In this sequel to Stonebridge, it is 1959, and Rynna Wyatt's abusive husband Jason has fallen to his death after a fight with his bookish, disabled cousin Ted Demeray. The police would like to know exactly what happened, but Ted and Rynna can't tell the whole truth. Jason's death doesn't end his relationship with them either. Rynna is pregnant with his child and traumatized by his abuse. She and Ted leave Stonebridge Manor to start a new life in Brenford, where Ted teaches geology at the university, but Jason's restless spirit follows them and continues to haunt Rynna's dreams. He wants her back. He wants revenge. And he wants his son. Can Ted and Rynna find a way to oppose his claims and finally put him to rest?

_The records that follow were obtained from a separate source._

**config.mk**
```make
export PLATFORM = sky130hd
export DESIGN_NAME = uart_rx
export DESIGN_NICKNAME = d
export VERILOG_FILES = /design/src/rtl/uart_pkg.sv /design/src/rtl/uart_rx_sync.sv /design/src/rtl/uart_rx.sv
export SDC_FILE = /design/constraint.sdc
export NUM_CORES = 1
export LEC_CHECK = 0
export ABC_AREA = 1
export CAP_MARGIN = 20
export CORE_MARGIN = 5
export CORE_UTILIZATION = 35
export DETAILED_ROUTE_END_ITERATION = 16
export GPL_TIMING_DRIVEN = 1
export SLEW_MARGIN = 20
export SYNTH_ARGS = -nofsm -noshare
export SYNTH_HDL_FRONTEND = slang
export SYNTH_SLANG_ARGS = --single-unit
```
**constraint.sdc**
```tcl
create_clock -name clk -period 2.2 [get_ports clk]
set_clock_uncertainty 0.2 [all_clocks]
set_input_delay 0.55 -clock clk [delete_from_list [all_inputs] [get_ports clk]]
set_output_delay 0.55 -clock clk [all_outputs]
set_load 0.05 [all_outputs]
```
**src/rtl/uart_pkg.sv**
```systemverilog
// Shared UART definitions: receiver FSM encoding, frame width and the
// bit-period helper used by both the RX and TX sides.
package uart_pkg;

  localparam int UART_DATA_BITS = 8;

  typedef enum logic [1:0] {
    S_IDLE  = 2'd0,
    S_START = 2'd1,
    S_DATA  = 2'd2,
    S_STOP  = 2'd3
  } uart_rx_state_e;

  // Clock cycles per bit, truncated.
  function automatic int uart_bit_cycles(input int clk_freq, input int baud_rate);
    return clk_freq / baud_rate;
  endfunction

endpackage

```
**src/rtl/uart_rx_sync.sv**
```systemverilog
// Two-flop synchroniser for the asynchronous rxd pin, plus a delayed copy
// of the synchronised line for falling-edge detection.
module uart_rx_sync (
  input  logic clk,
  input  logic rst_n,
  input  logic rxd,
  output logic rxd_s,
  output logic fall
);

  logic r_meta;
  logic r_sync;
  logic r_prev;

  // Reset to the idle (high) line level so that reset release never looks
  // like a start edge.
  always_ff @(posedge clk or negedge rst_n) begin
    if (!rst_n) begin
      r_meta <= 1'b1;
      r_sync <= 1'b1;
      r_prev <= 1'b1;
    end else begin
      // NOTE: non-blocking assignments make every flop sample the old value of
      // its predecessor, which is what turns these three lines into a shift chain.
      r_meta <= rxd;
      r_sync <= r_meta;
      r_prev <= r_sync;
    end
  end

  assign rxd_s = r_sync;
  assign fall  = r_prev & ~r_sync;

endmodule

```
**src/rtl/uart_rx.sv**
```systemverilog
// 8N1 UART receiver: start-bit validation, centre sampling with a
// restartable bit timer, one-cycle valid / framing-error strobes.
module uart_rx
  import uart_pkg::*;
#(
  parameter int CLK_FREQ  = 25_000_000,
  parameter int BAUD_RATE = 115200
) (
  input  logic                      clk,
  input  logic                      rst_n,
  input  logic                      rxd,
  output logic [UART_DATA_BITS-1:0] rx_data,
  output logic                      rx_valid,
  output logic                      rx_frame_err,
  output logic                      rx_busy
);

  localparam int BIT_CYCLES  = uart_bit_cycles(CLK_FREQ, BAUD_RATE);
  localparam int HALF_CYCLES = BIT_CYCLES / 2;
  localparam int TW          = $clog2(BIT_CYCLES + 1);
  localparam int IW          = $clog2(UART_DATA_BITS);

  localparam logic [TW-1:0] BIT_T    = TW'(BIT_CYCLES);
  localparam logic [TW-1:0] HALF_T   = TW'(HALF_CYCLES);
  localparam logic [IW-1:0] LAST_IDX = IW'(UART_DATA_BITS - 1);

  if (BIT_CYCLES < 4) begin : g_bad_baud
    $error("uart_rx: CLK_FREQ/BAUD_RATE must be at least 4");
  end

  logic w_rxd_s;
  logic w_fall;

  uart_rx_sync u_sync (
    .clk   (clk),
    .rst_n (rst_n),
    .rxd   (rxd),
    .rxd_s (w_rxd_s),
    .fall  (w_fall)
  );

  uart_rx_state_e            r_state;
  uart_rx_state_e            w_state_next;
  logic [TW-1:0]             r_timer;
  logic [IW-1:0]             r_bit_idx;
  logic [UART_DATA_BITS-1:0] r_shift;
  logic [UART_DATA_BITS-1:0] r_data;
  logic                      r_valid;
  logic                      r_frame_err;

  logic w_at_half;
  logic w_at_bit;
  logic w_restart;
  logic w_shift;
  logic w_good;
  logic w_bad;

  assign w_at_half = (r_timer == HALF_T);
  assign w_at_bit  = (r_timer == BIT_T);

  always_ff @(posedge clk or negedge rst_n) begin
    if (!rst_n) r_state <= S_IDLE;
    else        r_state <= w_state_next;
  end

  always_comb begin
    // NOTE: every output of this block gets a default before the case, so no
    // path leaves a signal unassigned and no latch is inferred.
    w_state_next = r_state;
    w_restart    = 1'b0;
    w_shift      = 1'b0;
    w_good       = 1'b0;
    w_bad        = 1'b0;
    unique case (r_state)
      S_IDLE: begin
        if (w_fall) begin
          w_state_next = S_START;
          w_restart    = 1'b1;
        end
      end
      S_START: begin
        if (w_at_half) begin
          w_restart    = 1'b1;
          w_state_next = w_rxd_s ? S_IDLE : S_DATA;
        end
      end
      S_DATA: begin
        if (w_at_bit) begin
          w_restart = 1'b1;
          w_shift   = 1'b1;
          if (r_bit_idx == LAST_IDX) w_state_next = S_STOP;
        end
      end
      S_STOP: begin
        if (w_at_bit) begin
          w_state_next = S_IDLE;
          w_good       = w_rxd_s;
          w_bad        = ~w_rxd_s;
        end
      end
      default: w_state_next = S_IDLE;
    endcase
  end

  // The cycle that triggers a restart is tick 0 of the new interval, so the
  // timer reloads to 1 and the sample lands exactly on the compare value.
  always_ff @(posedge clk or negedge rst_n) begin
    if (!rst_n) begin
      r_timer     <= '0;
      r_bit_idx   <= '0;
      r_shift     <= '0;
      r_data      <= '0;
      r_valid     <= 1'b0;
      r_frame_err <= 1'b0;
    end else begin
      if (w_state_next == S_IDLE) r_timer <= '0;
      else if (w_restart)         r_timer <= TW'(1);
      else                        r_timer <= r_timer + TW'(1);

      if (r_state == S_START) r_bit_idx <= '0;
      else if (w_shift)       r_bit_idx <= r_bit_idx + IW'(1);

      if (w_shift) r_shift <= {w_rxd_s, r_shift[UART_DATA_BITS-1:1]};
      if (w_good)  r_data  <= r_shift;

      r_valid     <= w_good;
      r_frame_err <= w_bad;
    end
  end

  assign rx_data      = r_data;
  assign rx_valid     = r_valid;
  assign rx_frame_err = r_frame_err;
  assign rx_busy      = (r_state != S_IDLE);

endmodule

```
==> flow_summary.toml <==
[synth]
synth_nets = 181
syn-instance-count = 173
synth_sequential_area_ratio = 0.538
postSynth.asyncResetShare = 1.00
synth_edf_count = 0
ys_top_cells_by_area = "dfrtp_1 49%, nand2_1 10%, inv_1 5.2%"
yosys.area.top_type_share = 0.488
synth.cell_area_sq_um = 1590
synth_most_common_cell = "nand2_1"
synth_top_flop_cell = "dfrtp_1"
synth_area_per_cell_sq_um = 9.19
synth_cell_type_count = 23
synth-seq-cells = 34
synth_common_cells = "44 x nand2_1, 31 x dfrtp_1, 22 x inv_1"
synth-warning-count = 0
yosys.area.top_type = "dfrtp_1"

[power]
cellLeakagePower_nw = 0.918
power_density_nw_per_um2 = 862
peakVddDrop_mv = 0.429

[floorplanning]
row_count = 24
die_h_microns = 77.4
initial_core_util = 0.362
die-area_sq_um = 5990
coreArea_sq_um = 4380
pin_count = 14
die_w_microns = 77.4

[place]
dp_hpwl_microns = 1930
portBuffers = 13
place_congestion = 0.809
place_ws_ps = 294
place_area_sq_um = 1760

[drt]
first_pass_iters = 4
drcViolationCount = 0
num_vias = 1108
drt-vias-per-instance = 4.52
drt_wl_total_microns = 2720
wire_per_inst_microns = 11.1
antenna_left = 0
dr.first_iter.drc_count = 62

[clock_tree]
cts_setup_buffers = 0
numCtsBuffers = 5
post_cts_resized = 0
clock-sinks = 34
cts_buffer_depth = 2
ctsHoldBuffers = 0
cts-htree-levels = 2
clk_pin_slew_ps = 70
clk_latency_ps = 290
cts_root_buffer = "clkbuf_8"
cts_tree = "done"

[grt]
grtUsageTotal = 0.0999
grt_pass1_vias = 1068
grt_pass1_wl_microns = 4780
overflow = 0
grt_start_max_net_pins = 35
antenna_found_initial = 0

[run]
drv_cap = 0

[sta]
relSlewSlack = 0.743
rsz0062_at_grt = "false"
tightest_slew_ps = 386
tns_ps = 0
fin_crit_sh = 0.878
max_freq_mhz = 518
fin_crit_ps = 1930
setup_slack_ps = 268
final-hold-violation-count = 0
drv_slew = 0
finalSetupViolCount = 0

[outcome]
status = "finished, final reports clean"

[worst_setup_path]
cp_top_family = "flip-flops"
cp_num_buf_inv = 2
critPathCaptureType = "output pin"
cp-start-kind = "flip-flop"
path_cells = "nor2_1, inv_1, buf_12"
arrival_ps = 1180
cp_slowest_cell = "dfrtp_1"
cp.required_ps = 1450
crit_type = "reg -> out"
slowest_delay_ps = 450
critPathMaxFanout = 6

[hold_path]
hold_class = "reg -> reg"

[finish]
fin_area_sq_um = 1900
antennaDiodeCount = 0
synthToLayoutAreaGrowth_pct = 19.6
drive_gt1_frac = 0.233
n_fill_cell = 435
final_util = 0.434
final_nets = 200
-- where the power goes --
part	leakage [nW]	switching [mW]	total, mW	internal, mW
Combinational	0.395	0.130	0.220	0.0906
Sequential	0.455	0.0500	0.720	0.670
Clock	0.0683	0.243	0.697	0.454
Total	0.918	0.423	1.64	1.21
-- area by class of cell --
cell class / instances / area [sq um] / area share
flip-flops and latches: 34 / 855 / 0.450
clock buffers: 5 / 68.8 / 0.0362
clock inverters: 3 / 68.8 / 0.0362
repair buffers: 15 / 143 / 0.0750
inverters: 24 / 92.6 / 0.0487
well taps: 52 / 65.1 / 0.0342
multi-input cells: 112 / 608 / 0.320
-- metal layers --
metal	up-vias	routed length [microns]	track usage	share of wire
li1	583	-	-	-
met1	503	1300	0.122	0.48
met2	16	1210	0.156	0.45
met3	6	132	0.0347	0.049
met4	0	68	0.0515	0.025
met5	-	0	0	0
-- path summary, 6_finish.rpt --
check                                            to  cells past startpoint  slack (ps)                    start
max in group asynchronous   u_sync.r_meta$_DFF_PN1_                      2        1140                    rst_n
setup / recovery                            rx_busy                      3         270     r_state[1]$_DFF_PN0_
hold reg to reg              u_sync.rxd_s$_DFF_PN1_                      0         160  u_sync.r_meta$_DFF_PN1_
min in group asynchronous    r_shift[7]$_DFFE_PN0P_                      2         420                    rst_n
hold / removal               u_sync.rxd_s$_DFF_PN1_                      0         160  u_sync.r_meta$_DFF_PN1_
setup reg to reg           r_bit_idx[0]$_DFFE_PN0P_                     11         270     r_timer[1]$_DFF_PN0_
-- flip-flops by register name, indices dropped and copies added, names as in the netlist --
register       cells
r_bit_idx          3
r_shift            8
r_state            2
r_timer            8
rx_data            8
rx_frame_err       1
rx_valid           1
u_sync.r_meta      1
u_sync.r_prev      1
u_sync.rxd_s       1
-- cells in the final DEF, fill, tap and decap left out, types with 4 or more instances in the layout --
| cell | instances |
|---|---|
| nand4_1 | 4 |
| nand3_1 | 8 |
| ha_1 | 5 |
| nand2_1 | 44 |
| inv_1 | 22 |
| clkbuf_8 | 5 |
| dfrtp_1 | 31 |
| buf_4 | 11 |
| nand2_2 | 4 |
| nor2_2 | 4 |
| o21ai_1 | 9 |
| o21ai_2 | 8 |
| nor2_1 | 14 |
-- cells by family (layout without fill, tap and decap cells) --
family	Yosys count	in the layout	synth area share
adders and majority gates	5	5	0.0394
and+or+nand+nor	83	83	0.242
AOI/OAI and AO/OA	21	21	0.0850
buffers and inverters	27	47	0.0795
DFF	34	34	0.538
xor gates and xnor gates	3	3	0.0165
-- metrics by stage --
stage / hold slack (ps) / cells / power [mW]
2_1_floorplan: 54.4 / 173 / 0.880
3_3_place_gp: 146 / 237 / 0.953
3_5_place_dp: 148 / 237 / 0.952
4_1_cts: 159 / 245 / 1.66
5_1_grt: 166 / 245 / 1.72
6_report: 159 / 245 / 1.64
Power figures use the tool's default switching activity.
==> variant 1, RTL diff (same settings) <==
Re-encode `uart_rx_state_e` (4 states) as one-hot, 4 bits wide.
--- a/src/rtl/uart_pkg.sv
+++ b/src/rtl/uart_pkg.sv
@@ -4,11 +4,11 @@
 
   localparam int UART_DATA_BITS = 8;
 
-  typedef enum logic [1:0] {
-    S_IDLE  = 2'd0,
-    S_START = 2'd1,
-    S_DATA  = 2'd2,
-    S_STOP  = 2'd3
+  typedef enum logic [3:0] {
+    S_IDLE  = 4'b0001,
+    S_START = 4'b0010,
+    S_DATA  = 4'b0100,
+    S_STOP  = 4'b1000
   } uart_rx_state_e;
 
   // Clock cycles per bit, truncated.
Behaviour: no difference found for any inputs over 10 cycles, from zero or initial values and one cycle with rst_n low; not proved beyond that.
==> variant 1 against the original RTL <==
- first-iteration DRC count decreased by 21%
- design area rose by 3.0%
- die area increased by 5.9%
- global-route usage rose by 0.56 points
- sequential cell count up 2
- wire length increased by 4.6%
- combinational power up 23%
- sequential power up 3%
- hold slack worse by 64 ps
- worst setup slack got worse by 25 ps
- count of clock-buffer cells in the layout rose by 2
- area after synthesis grew 6.8%
- power down 9.5%
- critical endpoint unchanged
==> variant 1: results <==
[outcome]
status = finished, final reports clean

[synthesis]
synth_nets = 199
synthAdderAreaFrac_pct = 3.69
netlist_top_cells_area = dfrtp_1 47%, nand2_1 11%, dfstp_2 6.2%
synthCells = 191
synth_compound_area_share_pct = 8.04
synthDistinctLibCells = 25
seq_area_frac_synth_pct = 53.4
synthXorXnorAreaFrac_pct = 1.55
synth_flop_cell = dfrtp_1
yosys-top-cells-count = 48 x nand2_1, 32 x dfrtp_1, 26 x inv_1

[grt]
grtUsageTotal_pct = 10.5
grt_pass1_wl_mm = 5.14
grt_pass1_vias = 1099
grt_max_degree = 37
antenna_found_initial = 0

[finish]
fill_cells = 474
antenna_cells = 0
fin_cells = 278
fin_nets = 218
syn_to_final_growth_pct = 15.3
drive_gt1_share_pct = 21.3

[worst_setup_path]
critical_path.max_fanout = 4
reg2reg_from = r_timer[1]
rr_worst_depth = 8
cp-endpoint = rx_busy
r2r_slack_ps = 490
cp-startpoint = r_state[2]
r2r-end = r_timer[0]
critPathArrivalTime_ps = 1210

[cts]
clk_pin_slew_ps = 70
h-tree-depth = 2
clkLatencyLatePin_ps = 280
cts_resized = 0
post_cts_buffers = 0
numCtsBuffers = 5
ctsLongestPathBuffers = 2

[power]
p_switching_mw = 0.442
p_leak_nw = 0.977
ir_drop_mv = 0.287

[routing]
wire_per_inst_um = 10.2
routed_via_density = 4.34
drt_iter0_markers = 49
drtPass1Iterations = 4

[placed_design]
pre_cts_ws_ps = 463
dp_hpwl_mm = 2.10
portBuffers = 13
gp_congestion = 0.767
dp_cells = 270
placed_area_mm2 = 0.00186

[timing]
worst_pin_slew_ps = 442
setup_ws_ps = 243
holdWs_ps = 95.5

[worst_hold_path]
hold_path_class = in2async
## variant 1: layout make-up
type | instances | area share (%)
clock buffers | 7 | 4.41
clock inverters | 1 | 0.384
inverters | 27 | 5.18
multi-input cells | 126 | 34.1
flip-flops and latches | 36 | 46.3
well taps | 67 | 4.28
repair buffers | 14 | 5.37
## variant 1: power groups by stage
stage	combinational, mW	clock (mW)	sequential [mW]
6_report	0.270	0.474	0.738
5_1_grt	0.312	0.532	0.745
4_1_cts	0.281	0.493	0.739
3_5_place_dp	0.280	0	0.751
3_3_place_gp	0.279	0	0.750
2_1_floorplan	0.199	0	0.744
## variant 1: metal layers
layer  vias to the layer above  GRT usage [%]  wire, um
met3                         4           3.16       116
met4                         0           5.15        58
met5                         -              0         0
li1                        634              -         -
met1                       548           13.5      1360
met2                        20           16.1      1300
## variant 1: critical path, cell delays in order, from the launching register on
cell	delay, ps
dfrtp_1	400
nor2_1	160
nand3_1	140
buf_4	220
==> variant 2, RTL diff (same flow settings) <==
Without the edit above. Set the parameter `CLK_FREQ` to 50_000_000 (it was 25_000_000).
--- a/src/rtl/uart_rx.sv
+++ b/src/rtl/uart_rx.sv
@@ -3,7 +3,7 @@
 module uart_rx
   import uart_pkg::*;
 #(
-  parameter int CLK_FREQ  = 25_000_000,
+  parameter int CLK_FREQ  = 50_000_000,
   parameter int BAUD_RATE = 115200
 ) (
   input  logic                      clk,
Function: no difference found for any inputs over 10 cycles, from zero or initial values and one cycle with rst_n low; that may be too few to reach the edited logic, so the function may still have changed.
==> variant 2 against the original RTL <==
- sequential cell count up 1
- fmax up 2.9%
- design area up 6.6%
- area after synthesis up 7.7%
- first-iteration DRC count down 44%
- worst setup slack better by 54 ps
- global-route usage up 1.1 points
- cell count up 13%
- wire length up 11%
- critical path type unchanged
- critical endpoint unchanged
Power is not compared: it rests on default switching activity, and its combinational part moved more than twofold at a synthesized area within 25%.
==> variant 2: results <==
[placed_design]
portBuffers = 13
placed_area_mm2 = 0.00190
dp_hpwl_mm = 2.19
gp_congestion = 0.818
pre_cts_ws_ps = 457

[grt]
grt_pass1_vias = 1239
grtUsageTotal_pct = 11.1
grt_max_degree = 21
antenna_found_initial = 0
grt_pass1_wl_mm = 5.44

[synthesis]
netlist_top_cells_area = dfrtp_1 47%, nand2_1 8.3%, inv_1 5.9%
seq_area_frac_synth_pct = 51.4
synthDistinctLibCells = 24
postSynth.asyncResetShare_pct = 100
yosys-top-cells-count = 38 x nand2_1, 32 x dfrtp_1, 27 x inv_1
synth_flop_cell = dfrtp_1
yosysWarnings = 0
synth_nets = 198

[finish]
stdcell_area_mm2 = 0.00203
antenna_cells = 0
largest_reg_flops = 9
fin_nets = 218
largest-register = r_timer
drive_gt1_share_pct = 24.6
fill_cells = 478

[outcome]
status = finished, final reports clean

[routing]
wire_per_inst_um = 10.8
routed_via_density = 4.39
drt_iter0_markers = 35

[worst_setup_path]
critPathArrivalTime_ps = 1130
critical_path.max_fanout = 5

[timing]
worst_pin_slew_ps = 388
drv_slew = 0

[worst_hold_path]
hold_path_class = reg2reg

[power]
ir_drop_mv = 0.869
p_leak_nw = 1.03
p_int_mw = 1.21

[cts]
clkLatencyLatePin_ps = 290
cts_root_buf = clkbuf_8
post_cts_buffers = 0
cts_hold_buf = 1
numCtsBuffers = 5
-- variant 2: changes by cell type in the layout (fill, tap and decap cells not counted), sizes merged, moves of 2 or more --
cell / change
a21oi: +16
nand3: +4
nand2: -2
inv: +6
nor2: +4
nand4: -2
o21ai: -9
-- variant 2: power groups by stage --
stage / logic (mW) / registers (mW) / clock network [mW]
final: 0.523 / 0.756 / 0.586
after global routing: 0.595 / 0.766 / 0.631
after CTS: 0.535 / 0.756 / 0.603
after detailed placement: 0.519 / 0.769 / 0
after global placement: 0.519 / 0.767 / 0
after floorplan: 0.372 / 0.755 / 0
-- variant 2: area by class of cell --
cell class	count	share of cell area, %
flip-flops and latches	35	43.4
multi-input cells	123	34.4
repair buffers	15	6.92
inverters	30	5.56
well taps	67	4.14
clock buffers	5	3.40
clock inverters	3	2.16
-- variant 2: layer usage --
| metal | GRT usage, % | vias to the layer above | part of all wire, % |
|---|---|---|---|
| met1 | 13.5 | 563 | 48 |
| met3 | 3.39 | 7 | 3.4 |
| li1 | - | 636 | - |
| met4 | 5.07 | 0 | 2.5 |
| met2 | 18.0 | 14 | 46 |
| met5 | 0 | - | 0 |
-- variant 2: logic make-up after synthesis --
group                    after synthesis  share of synthesized area (%)
buffers and inverters                 32                           7.89
AO/OA/AOI/OAI                         28                           9.94
XOR/XNOR                               3                           1.54
adder cells (fa/ha/maj)                5                           3.65
flip-flops                            35                           51.4
AND/OR/NAND/NOR                       87                           25.6
-- variant 2: worst max-delay path, cell delays in order (launching register included) --
cell and delay, ps:
dfrtp_1 420, nor2_1 150, inv_1 110, buf_12 160
-- variant 2: metrics by stage --
step,instances,hold slack [ps],power [mW]
floorplan,190,54.4,1.13
global placement,269,148,1.29
detailed placement,269,147,1.29
CTS,278,157,1.89
global route,278,165,1.99
finish,278,159,1.86
-- variant 2: final timing paths --
| path | startpoint | to | slack, ps | depth (start not counted) |
|---|---|---|---|---|
| max | r_state[1] | rx_busy | 320 | 3 |
| max reg2reg | r_timer[0] | r_timer[0] | 450 | 9 |
| min | u_sync.r_meta | u_sync.rxd_s | 160 | 0 |
| max in group asynchronous | rst_n | u_sync.r_prev | 770 | 3 |
| min reg2reg | u_sync.r_meta | u_sync.rxd_s | 160 | 0 |
| min in group asynchronous | rst_n | r_timer[7] | 510 | 2 |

As Rynna and Ted escape the family manor together, they must navigate her pregnancy amid their blossoming relationship, but they soon find themselves plagued by the past: Jason’s ghost is obsessed with possessing his soon-to-be-born son, Robert (“I take what is mine” is his constant refrain), and Rynna can’t shake the nightmares of Jason terrorizing her—both in life and in death. Her relationship with Ted is destructive in its own right: Rynna’s deep insecurity pushes her to pursue marriage with him, and children of their own, despite his fears that their children will inherit his disabling arthritis, and Ted’s manipulative treatment of Rynna echoes her past marriage. Added to the mix is Jason’s ghost, repeatedly threatening to kill Rynna and Ted or steal Robert, and Ted’s memories of his failed relationship with prior girlfriend Sylvia, to whom he’d been “sort of engaged.”
The abusive dynamics between Rynna and Ted may be triggering for some readers, but Griffin takes time to explore the past trauma shaping their interactions. That theme of two wounded souls stays center stage throughout, although the character-driven moments are interlaced with chilling supernatural angst that gives the novel some edge. Rynna’s determination to protect her son adds much needed optimism, and, despite an abrupt ending, the epilogue is rewarding.
Takeaway: Love struggles to overcome trauma, past and present, in this dark romance.
Comparable Titles: Nancy Price’s Sleeping with the Enemy, John R. Holt’s When We Dead Awaken.